**YOUR ASSIGNMENT**
Filtering the records below, copy only those lines that include the word "flops".

******

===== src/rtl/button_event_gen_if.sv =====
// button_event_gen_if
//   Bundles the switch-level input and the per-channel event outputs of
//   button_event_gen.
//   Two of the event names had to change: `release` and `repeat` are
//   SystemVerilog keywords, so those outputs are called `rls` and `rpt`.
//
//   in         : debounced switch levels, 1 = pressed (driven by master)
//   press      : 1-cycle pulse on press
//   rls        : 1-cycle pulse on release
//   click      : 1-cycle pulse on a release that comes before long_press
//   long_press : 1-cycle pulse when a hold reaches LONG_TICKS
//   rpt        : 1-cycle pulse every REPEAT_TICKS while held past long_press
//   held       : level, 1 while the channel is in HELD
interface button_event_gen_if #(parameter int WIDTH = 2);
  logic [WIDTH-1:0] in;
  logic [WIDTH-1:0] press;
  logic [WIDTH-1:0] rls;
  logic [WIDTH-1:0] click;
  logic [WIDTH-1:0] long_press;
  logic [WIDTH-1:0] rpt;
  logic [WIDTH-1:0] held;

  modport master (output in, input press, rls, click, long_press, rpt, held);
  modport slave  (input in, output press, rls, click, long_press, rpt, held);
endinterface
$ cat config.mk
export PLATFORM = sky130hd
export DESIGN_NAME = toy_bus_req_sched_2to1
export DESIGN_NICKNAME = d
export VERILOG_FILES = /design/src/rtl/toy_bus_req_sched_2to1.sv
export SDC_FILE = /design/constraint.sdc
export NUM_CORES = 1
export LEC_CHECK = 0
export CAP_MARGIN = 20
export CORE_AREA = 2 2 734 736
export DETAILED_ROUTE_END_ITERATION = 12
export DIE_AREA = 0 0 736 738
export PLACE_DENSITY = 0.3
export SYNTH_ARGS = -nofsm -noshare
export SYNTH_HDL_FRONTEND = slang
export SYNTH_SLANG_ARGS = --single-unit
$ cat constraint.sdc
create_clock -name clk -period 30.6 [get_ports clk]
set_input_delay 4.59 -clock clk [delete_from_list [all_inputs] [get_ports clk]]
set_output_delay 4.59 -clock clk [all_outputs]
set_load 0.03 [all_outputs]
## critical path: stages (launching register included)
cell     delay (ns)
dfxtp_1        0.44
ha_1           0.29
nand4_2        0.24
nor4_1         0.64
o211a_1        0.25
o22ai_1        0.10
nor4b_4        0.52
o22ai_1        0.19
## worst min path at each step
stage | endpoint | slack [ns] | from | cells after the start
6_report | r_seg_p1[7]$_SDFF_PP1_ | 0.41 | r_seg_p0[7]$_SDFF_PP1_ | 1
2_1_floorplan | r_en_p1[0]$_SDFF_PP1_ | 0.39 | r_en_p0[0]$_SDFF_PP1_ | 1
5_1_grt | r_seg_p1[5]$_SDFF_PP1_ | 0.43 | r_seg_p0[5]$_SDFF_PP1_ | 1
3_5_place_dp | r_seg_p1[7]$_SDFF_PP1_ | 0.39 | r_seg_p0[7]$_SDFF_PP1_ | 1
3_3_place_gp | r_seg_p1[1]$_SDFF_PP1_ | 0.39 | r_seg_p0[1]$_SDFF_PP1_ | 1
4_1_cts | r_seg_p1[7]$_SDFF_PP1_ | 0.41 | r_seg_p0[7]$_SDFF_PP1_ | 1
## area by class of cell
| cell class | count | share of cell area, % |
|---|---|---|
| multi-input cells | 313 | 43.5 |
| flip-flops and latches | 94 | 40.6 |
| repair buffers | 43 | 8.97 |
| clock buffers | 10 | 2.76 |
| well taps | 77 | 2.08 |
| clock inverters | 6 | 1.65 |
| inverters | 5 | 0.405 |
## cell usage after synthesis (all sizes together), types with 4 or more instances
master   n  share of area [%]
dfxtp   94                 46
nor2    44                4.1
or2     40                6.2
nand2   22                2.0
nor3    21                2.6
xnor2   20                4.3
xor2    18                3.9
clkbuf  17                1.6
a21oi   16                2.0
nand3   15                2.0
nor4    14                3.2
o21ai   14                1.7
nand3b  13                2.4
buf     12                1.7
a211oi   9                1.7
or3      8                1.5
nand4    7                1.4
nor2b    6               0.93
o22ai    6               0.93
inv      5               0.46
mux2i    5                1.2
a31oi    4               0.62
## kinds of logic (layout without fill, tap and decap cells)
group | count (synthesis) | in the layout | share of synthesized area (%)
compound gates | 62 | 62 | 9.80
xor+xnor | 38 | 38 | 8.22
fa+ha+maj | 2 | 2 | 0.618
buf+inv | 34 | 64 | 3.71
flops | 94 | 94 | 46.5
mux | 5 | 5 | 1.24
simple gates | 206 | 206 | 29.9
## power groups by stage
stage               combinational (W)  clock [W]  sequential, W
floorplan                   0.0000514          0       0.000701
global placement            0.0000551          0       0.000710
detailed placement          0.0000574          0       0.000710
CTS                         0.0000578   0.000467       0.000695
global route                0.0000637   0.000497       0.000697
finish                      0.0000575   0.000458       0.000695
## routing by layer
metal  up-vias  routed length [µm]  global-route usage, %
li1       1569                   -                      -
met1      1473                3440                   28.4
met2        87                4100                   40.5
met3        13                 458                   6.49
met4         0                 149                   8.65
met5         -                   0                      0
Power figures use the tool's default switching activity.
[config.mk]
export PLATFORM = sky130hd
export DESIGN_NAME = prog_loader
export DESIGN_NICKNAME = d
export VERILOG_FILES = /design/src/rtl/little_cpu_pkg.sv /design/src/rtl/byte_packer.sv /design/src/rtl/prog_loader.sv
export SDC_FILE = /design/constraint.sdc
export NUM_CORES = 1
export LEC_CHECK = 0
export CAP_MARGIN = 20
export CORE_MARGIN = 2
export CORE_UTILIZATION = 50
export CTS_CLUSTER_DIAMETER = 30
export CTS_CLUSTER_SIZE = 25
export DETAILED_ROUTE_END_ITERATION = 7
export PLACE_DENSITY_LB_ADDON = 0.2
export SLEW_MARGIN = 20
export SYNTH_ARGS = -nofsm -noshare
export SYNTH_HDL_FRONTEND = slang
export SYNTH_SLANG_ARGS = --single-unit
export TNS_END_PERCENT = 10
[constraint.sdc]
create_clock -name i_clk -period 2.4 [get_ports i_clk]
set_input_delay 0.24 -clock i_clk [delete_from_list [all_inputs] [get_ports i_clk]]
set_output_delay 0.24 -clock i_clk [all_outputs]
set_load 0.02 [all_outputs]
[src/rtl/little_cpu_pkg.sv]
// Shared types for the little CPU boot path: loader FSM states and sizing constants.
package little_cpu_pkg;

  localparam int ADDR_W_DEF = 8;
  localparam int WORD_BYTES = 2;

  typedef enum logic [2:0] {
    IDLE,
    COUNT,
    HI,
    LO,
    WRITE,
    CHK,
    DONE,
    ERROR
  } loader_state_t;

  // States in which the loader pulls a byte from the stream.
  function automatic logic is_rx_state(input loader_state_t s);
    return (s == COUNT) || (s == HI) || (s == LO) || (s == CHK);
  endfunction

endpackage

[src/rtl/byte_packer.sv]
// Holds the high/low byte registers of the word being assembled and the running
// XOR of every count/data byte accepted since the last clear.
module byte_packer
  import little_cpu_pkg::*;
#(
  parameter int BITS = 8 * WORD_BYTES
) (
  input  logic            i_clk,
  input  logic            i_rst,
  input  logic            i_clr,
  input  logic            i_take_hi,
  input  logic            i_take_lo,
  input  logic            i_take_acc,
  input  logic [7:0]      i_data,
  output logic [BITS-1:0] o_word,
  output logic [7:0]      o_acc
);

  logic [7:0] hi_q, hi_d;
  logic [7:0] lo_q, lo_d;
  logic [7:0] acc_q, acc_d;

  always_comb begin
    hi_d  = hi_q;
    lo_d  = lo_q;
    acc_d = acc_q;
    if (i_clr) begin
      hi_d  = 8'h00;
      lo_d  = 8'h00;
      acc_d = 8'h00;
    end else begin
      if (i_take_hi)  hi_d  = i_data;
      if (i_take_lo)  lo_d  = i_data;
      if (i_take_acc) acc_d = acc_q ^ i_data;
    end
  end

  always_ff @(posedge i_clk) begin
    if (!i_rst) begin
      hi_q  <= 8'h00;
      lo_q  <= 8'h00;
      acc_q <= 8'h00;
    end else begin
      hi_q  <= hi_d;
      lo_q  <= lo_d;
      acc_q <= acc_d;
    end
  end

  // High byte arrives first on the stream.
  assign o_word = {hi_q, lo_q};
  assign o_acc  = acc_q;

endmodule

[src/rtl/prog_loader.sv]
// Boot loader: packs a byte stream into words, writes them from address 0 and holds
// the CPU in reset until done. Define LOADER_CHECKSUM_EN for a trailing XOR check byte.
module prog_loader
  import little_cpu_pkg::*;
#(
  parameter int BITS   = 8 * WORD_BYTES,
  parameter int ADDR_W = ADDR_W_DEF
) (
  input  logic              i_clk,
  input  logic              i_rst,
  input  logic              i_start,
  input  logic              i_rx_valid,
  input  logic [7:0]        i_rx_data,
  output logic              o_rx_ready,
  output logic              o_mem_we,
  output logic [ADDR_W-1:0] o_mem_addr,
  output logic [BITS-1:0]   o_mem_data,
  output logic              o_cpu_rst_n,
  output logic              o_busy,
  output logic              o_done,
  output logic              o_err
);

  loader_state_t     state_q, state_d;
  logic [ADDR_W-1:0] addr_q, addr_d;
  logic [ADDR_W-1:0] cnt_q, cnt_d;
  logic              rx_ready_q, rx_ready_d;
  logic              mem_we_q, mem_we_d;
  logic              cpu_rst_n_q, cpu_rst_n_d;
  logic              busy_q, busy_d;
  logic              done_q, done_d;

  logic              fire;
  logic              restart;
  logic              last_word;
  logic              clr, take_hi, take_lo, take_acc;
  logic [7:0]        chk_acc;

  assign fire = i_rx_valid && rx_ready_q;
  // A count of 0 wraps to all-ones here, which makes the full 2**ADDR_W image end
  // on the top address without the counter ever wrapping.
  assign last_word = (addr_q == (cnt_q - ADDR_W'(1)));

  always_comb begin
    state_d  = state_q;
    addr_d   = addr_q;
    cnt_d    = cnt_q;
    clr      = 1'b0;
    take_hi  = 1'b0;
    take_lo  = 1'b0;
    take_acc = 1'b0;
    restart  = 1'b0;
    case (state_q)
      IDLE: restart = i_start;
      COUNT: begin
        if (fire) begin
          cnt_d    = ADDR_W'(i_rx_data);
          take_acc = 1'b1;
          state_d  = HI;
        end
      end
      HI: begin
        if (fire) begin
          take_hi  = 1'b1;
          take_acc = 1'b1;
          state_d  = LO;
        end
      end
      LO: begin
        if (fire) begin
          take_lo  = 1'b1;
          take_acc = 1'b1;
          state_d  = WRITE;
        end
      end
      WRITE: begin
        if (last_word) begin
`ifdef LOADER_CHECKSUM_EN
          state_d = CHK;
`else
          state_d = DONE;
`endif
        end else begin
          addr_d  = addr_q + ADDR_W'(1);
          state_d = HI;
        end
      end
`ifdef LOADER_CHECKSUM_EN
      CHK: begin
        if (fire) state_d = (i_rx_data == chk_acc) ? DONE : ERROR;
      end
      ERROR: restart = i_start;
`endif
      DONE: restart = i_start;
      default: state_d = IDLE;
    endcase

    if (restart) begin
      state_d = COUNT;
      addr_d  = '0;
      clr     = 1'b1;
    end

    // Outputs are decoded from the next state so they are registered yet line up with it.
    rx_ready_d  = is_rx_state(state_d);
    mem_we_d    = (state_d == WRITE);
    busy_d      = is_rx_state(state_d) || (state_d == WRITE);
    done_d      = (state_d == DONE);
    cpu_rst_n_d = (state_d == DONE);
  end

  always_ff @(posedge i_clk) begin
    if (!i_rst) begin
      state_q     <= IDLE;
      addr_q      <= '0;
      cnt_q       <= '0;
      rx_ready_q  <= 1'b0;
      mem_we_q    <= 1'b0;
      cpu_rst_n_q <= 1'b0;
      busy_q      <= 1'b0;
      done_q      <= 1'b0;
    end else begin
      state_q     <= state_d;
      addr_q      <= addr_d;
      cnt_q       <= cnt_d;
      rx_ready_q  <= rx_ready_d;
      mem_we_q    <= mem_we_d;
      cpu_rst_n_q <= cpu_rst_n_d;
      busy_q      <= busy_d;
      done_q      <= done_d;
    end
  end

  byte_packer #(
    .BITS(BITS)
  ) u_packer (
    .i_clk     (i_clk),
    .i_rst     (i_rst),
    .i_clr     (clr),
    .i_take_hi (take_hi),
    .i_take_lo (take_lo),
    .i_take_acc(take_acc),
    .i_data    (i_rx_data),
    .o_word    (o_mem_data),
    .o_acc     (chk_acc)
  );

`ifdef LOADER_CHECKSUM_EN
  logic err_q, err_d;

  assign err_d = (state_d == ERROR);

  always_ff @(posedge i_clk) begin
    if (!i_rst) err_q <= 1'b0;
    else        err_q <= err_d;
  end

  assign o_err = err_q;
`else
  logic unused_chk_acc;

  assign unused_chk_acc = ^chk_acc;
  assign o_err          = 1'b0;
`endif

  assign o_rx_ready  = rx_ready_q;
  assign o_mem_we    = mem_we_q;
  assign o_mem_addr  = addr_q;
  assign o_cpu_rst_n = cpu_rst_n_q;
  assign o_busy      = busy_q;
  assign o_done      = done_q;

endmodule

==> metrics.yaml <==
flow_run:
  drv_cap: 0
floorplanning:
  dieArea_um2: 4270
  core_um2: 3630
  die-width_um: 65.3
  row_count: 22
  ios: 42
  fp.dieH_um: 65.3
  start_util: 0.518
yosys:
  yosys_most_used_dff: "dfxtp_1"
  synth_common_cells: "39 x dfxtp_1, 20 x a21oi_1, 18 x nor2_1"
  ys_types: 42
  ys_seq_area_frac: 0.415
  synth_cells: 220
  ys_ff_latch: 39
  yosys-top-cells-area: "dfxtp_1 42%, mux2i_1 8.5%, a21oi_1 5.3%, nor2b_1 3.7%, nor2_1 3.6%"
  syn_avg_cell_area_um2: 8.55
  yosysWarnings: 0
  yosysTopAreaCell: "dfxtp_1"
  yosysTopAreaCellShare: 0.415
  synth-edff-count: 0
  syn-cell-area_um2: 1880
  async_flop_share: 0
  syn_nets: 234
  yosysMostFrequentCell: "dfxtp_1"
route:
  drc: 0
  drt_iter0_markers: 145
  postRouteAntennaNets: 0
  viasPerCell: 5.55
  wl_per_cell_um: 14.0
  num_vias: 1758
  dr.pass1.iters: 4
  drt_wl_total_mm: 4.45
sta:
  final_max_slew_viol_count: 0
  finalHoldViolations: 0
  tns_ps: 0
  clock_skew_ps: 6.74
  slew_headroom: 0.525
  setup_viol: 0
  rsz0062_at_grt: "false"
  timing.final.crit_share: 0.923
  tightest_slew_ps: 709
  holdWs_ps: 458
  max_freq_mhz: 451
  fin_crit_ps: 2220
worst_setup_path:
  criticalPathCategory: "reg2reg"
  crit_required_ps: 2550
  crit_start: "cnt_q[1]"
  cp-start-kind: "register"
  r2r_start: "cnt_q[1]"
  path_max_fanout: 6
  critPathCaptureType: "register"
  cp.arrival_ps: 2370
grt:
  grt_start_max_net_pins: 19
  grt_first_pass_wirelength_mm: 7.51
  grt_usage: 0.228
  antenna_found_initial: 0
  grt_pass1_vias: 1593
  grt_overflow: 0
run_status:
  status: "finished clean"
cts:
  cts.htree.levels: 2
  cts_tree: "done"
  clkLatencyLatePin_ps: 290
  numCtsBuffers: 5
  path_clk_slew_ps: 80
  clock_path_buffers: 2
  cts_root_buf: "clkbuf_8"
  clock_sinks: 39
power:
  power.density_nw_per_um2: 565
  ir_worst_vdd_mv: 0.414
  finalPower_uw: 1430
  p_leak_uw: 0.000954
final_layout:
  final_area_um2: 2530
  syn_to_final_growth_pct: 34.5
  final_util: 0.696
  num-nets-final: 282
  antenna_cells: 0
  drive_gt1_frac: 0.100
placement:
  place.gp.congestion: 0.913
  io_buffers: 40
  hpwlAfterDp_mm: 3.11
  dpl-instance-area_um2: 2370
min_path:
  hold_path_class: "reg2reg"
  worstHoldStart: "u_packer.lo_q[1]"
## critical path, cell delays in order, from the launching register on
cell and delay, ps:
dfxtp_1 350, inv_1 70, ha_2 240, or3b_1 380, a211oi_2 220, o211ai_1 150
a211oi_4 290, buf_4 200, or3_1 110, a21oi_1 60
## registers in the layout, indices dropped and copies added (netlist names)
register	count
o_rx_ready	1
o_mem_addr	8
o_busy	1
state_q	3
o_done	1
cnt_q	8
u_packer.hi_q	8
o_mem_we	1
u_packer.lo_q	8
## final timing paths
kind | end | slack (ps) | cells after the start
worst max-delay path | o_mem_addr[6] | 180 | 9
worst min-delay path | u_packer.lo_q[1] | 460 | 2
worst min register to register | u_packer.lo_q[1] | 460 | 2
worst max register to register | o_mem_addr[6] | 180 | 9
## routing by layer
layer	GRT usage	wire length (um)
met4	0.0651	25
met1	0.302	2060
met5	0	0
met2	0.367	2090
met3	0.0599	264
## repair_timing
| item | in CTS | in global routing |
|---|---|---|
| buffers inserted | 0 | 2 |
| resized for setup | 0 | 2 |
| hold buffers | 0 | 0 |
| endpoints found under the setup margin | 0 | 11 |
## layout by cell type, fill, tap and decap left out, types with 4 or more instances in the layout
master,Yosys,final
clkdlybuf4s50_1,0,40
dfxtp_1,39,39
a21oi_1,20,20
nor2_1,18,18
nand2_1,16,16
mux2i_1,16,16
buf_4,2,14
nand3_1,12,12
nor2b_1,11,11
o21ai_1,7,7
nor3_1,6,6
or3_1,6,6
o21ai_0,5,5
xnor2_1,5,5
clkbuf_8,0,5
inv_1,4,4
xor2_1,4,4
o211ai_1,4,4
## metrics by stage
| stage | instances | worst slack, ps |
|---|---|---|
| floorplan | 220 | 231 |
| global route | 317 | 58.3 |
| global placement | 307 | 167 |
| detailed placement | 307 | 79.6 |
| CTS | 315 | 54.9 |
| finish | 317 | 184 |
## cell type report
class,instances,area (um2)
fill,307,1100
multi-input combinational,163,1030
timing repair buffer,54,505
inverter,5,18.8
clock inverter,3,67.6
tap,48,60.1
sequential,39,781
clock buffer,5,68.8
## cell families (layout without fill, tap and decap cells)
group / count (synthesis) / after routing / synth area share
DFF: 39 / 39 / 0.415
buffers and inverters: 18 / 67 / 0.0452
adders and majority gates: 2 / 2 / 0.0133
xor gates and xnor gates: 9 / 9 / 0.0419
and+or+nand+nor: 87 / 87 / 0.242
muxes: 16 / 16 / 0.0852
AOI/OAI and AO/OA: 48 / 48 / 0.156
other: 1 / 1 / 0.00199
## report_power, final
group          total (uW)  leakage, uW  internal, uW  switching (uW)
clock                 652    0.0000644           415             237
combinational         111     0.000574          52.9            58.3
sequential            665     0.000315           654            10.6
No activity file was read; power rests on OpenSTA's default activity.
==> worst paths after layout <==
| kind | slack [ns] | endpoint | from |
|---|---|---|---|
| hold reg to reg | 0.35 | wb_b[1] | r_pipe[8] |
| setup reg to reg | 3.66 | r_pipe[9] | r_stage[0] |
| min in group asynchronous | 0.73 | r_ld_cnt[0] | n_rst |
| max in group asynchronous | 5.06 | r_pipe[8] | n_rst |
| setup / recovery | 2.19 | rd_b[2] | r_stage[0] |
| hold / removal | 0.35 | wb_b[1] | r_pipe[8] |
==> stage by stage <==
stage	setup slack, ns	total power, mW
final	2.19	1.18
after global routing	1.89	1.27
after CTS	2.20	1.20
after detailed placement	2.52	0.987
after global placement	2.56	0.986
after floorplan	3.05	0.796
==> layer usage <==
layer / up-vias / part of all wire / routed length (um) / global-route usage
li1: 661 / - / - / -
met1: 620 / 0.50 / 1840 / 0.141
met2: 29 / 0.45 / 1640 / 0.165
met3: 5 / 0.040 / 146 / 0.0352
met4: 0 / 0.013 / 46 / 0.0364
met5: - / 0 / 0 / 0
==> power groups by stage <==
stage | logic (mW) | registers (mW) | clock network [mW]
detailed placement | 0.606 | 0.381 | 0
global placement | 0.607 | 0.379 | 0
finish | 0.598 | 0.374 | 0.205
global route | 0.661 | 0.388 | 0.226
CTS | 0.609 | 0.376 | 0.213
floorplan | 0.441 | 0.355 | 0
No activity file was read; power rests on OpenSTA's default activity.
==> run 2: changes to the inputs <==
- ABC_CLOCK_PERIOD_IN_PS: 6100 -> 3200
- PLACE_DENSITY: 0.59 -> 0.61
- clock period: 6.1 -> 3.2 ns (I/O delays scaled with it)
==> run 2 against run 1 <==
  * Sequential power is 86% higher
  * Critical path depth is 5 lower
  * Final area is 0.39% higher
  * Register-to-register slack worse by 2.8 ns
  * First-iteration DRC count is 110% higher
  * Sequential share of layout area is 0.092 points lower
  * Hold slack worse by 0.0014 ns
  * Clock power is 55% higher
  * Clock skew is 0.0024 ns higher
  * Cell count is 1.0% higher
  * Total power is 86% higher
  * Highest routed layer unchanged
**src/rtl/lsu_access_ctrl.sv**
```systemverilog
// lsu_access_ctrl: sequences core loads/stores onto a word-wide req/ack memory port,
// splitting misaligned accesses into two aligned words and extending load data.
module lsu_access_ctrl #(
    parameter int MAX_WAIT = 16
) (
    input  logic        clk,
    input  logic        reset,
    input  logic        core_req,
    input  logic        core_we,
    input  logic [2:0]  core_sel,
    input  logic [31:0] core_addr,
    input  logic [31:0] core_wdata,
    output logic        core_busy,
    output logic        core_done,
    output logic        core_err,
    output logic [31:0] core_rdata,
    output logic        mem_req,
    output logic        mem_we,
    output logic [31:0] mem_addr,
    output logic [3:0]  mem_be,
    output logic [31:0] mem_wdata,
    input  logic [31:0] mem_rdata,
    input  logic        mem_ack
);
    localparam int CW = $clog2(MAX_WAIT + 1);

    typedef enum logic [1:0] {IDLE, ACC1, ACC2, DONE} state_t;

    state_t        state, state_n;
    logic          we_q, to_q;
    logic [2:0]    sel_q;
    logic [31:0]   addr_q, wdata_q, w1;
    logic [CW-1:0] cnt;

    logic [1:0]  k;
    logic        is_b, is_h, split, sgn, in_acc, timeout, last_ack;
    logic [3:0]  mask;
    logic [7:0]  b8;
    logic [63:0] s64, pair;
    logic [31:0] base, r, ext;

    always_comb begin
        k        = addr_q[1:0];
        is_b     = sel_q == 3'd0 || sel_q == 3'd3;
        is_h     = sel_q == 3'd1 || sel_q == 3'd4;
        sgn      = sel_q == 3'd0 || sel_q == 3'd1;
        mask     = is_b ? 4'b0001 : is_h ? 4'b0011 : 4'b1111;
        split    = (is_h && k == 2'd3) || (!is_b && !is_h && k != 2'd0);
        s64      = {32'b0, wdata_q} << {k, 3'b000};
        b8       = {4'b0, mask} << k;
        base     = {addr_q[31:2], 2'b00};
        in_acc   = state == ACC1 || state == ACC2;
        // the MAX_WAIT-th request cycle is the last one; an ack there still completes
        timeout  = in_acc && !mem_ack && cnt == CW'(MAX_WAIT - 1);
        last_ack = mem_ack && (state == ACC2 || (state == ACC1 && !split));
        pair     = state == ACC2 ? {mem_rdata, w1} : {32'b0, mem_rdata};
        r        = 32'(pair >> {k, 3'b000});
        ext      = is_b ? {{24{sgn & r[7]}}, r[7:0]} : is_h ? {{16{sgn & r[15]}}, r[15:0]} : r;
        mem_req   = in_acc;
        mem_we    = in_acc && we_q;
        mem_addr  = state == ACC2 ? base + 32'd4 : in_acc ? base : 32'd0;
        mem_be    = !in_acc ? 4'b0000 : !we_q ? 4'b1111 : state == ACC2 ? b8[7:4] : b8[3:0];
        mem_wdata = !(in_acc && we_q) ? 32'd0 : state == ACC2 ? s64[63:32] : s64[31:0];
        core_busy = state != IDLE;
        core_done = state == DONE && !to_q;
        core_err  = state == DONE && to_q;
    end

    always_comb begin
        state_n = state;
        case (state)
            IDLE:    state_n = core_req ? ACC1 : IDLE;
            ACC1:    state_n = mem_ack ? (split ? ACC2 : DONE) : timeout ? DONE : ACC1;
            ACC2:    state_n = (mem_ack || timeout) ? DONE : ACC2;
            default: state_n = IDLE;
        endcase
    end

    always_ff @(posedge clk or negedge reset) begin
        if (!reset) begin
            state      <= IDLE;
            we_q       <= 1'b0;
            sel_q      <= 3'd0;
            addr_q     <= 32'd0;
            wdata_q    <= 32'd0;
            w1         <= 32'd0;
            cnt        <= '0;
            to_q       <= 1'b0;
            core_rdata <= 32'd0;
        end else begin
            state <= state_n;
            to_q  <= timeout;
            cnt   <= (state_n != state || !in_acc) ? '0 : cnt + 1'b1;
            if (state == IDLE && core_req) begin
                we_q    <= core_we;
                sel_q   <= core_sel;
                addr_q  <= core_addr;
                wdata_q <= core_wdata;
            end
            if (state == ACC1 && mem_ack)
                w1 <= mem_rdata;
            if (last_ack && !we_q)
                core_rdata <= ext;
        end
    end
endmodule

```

******

**ANSWER BELOW**
| flip-flops and latches | 94 | 40.6 |
flops | 94 | 94 | 46.5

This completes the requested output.